他决定去查一圈文献和基准测试,看看有没有人专门测量过“多轮上下文压缩带来的性能衰减”。结果用四个字概括就是:几乎为零。目前学界和业界拿得出手的相关工具,方向全对,但瞄准的问题全都擦边而过。RULER基准测试干的事,是测量当静态输入文本持续变长时,模型的表现如何下滑,它不关心你把同样的内容压缩之后再喂给模型会发生什么。Chroma Research在2025年发布的“上下文腐烂”研究动员了18个模型,结论很清晰——令牌越多,退化越狠,但依然只测静态文本。多轮对话评估倒是跟踪了模型在来回交谈中是否跑偏,可偏偏不涉及压缩这个动作。他自己在笔记里列了一圈引用,发现参数压缩领域——无论是剪枝还是量化——早就有了被广泛验证的缩放定律。2019年那篇大名鼎鼎的“彩票假说”论文和2025年新鲜出炉的“大语言模型压缩定律”都能精确告诉你在哪里会触及性能峰值。偏偏上下文摘要压缩,这个每一次智能体运行/compact指令时都在发生的基础动作,反而没有人给它画过一条曲线。

如果这条曲线真的存在,那能做的事情就太多了。以下是作者列出的三条很实际的场景:第一,你可以像看仪表盘一样,精准知道什么时候该新建一个会话,赶在质量断崖前离开这趟快要脱轨的列车。第二,模型评测可以多出一个全新的比较维度——同样是往死里压缩上下文,谁的质量能撑得更久?第三,你甚至可以给大模型供应商一个硬邦邦的参照系:“你们家的压缩质量,比竞品X下滑速度快了整整20%。”而眼下,MMLU、HELM、BigBench、RULER这些主流评测套件里,没有一个纳入了“压缩持久性”这种指标。作者给出一句很直接的判断:只要上下文窗口还在膨胀,会话还在变长,这个缺口每年都会变得更大。

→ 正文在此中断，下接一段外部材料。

## config.mk

```make
export PLATFORM = sky130hd
export DESIGN_NAME = tiny_cpu_instruction_step_unit
export DESIGN_NICKNAME = d
export VERILOG_FILES = /design/src/hw/rtl/tcpu_pkg.sv /design/src/hw/rtl/tcpu_ram.sv /design/src/hw/rtl/tiny_cpu_instruction_step_unit.sv
export SDC_FILE = /design/constraint.sdc
export NUM_CORES = 1
export LEC_CHECK = 0
export BUFFER_PORTS_ARGS = -buffer_cell sky130_fd_sc_hd__buf_2
export CAP_MARGIN = 5
export CORE_MARGIN = 4
export CORE_UTILIZATION = 60
export DETAILED_ROUTE_END_ITERATION = 12
export HOLD_SLACK_MARGIN = 0.03
export PLACE_DENSITY = 0.77
export SYNTH_ARGS = -nofsm -noshare
export SYNTH_HDL_FRONTEND = slang
export SYNTH_HIERARCHICAL = 1
export SYNTH_SLANG_ARGS = --single-unit
```

## constraint.sdc

```tcl
create_clock -name i_clk -period 6.9 [get_ports i_clk]
set_input_delay 0.345 -clock i_clk [delete_from_list [all_inputs] [get_ports i_clk]]
set_output_delay 0.345 -clock i_clk [all_outputs]
set_load 0.01 [all_outputs]
```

所以他没有停留在空想。这位开发者自己动手搭了一个极简的监测工具compact-counter,外加一个粗糙的实验框架。体量小到什么程度?总共50行Python代码,10个基准任务,评分标准简单到0到5分之间打钩。他自己也承认,这东西拿不出手,就是个起点。他现在公开喊了三件事:第一,希望有Claude Opus、GPT-5或者Gemini账号的人,帮忙试着复现一下他的发现;第二,他希望听到反馈,这个方法到底靠谱还是从根本上站不住脚;第三,如果这真是一个客观存在的东西,他想知道该怎么正规地测量它。他自陈没有足够的算力,也没有统计学背景来单干这件事。但如果足够多的人愿意在不同模型上贡献数据点,那他们或许就能一起搞清楚,这条曲线到底存不存在——假设它真的存在,受益的恐怕就不止他一个人了。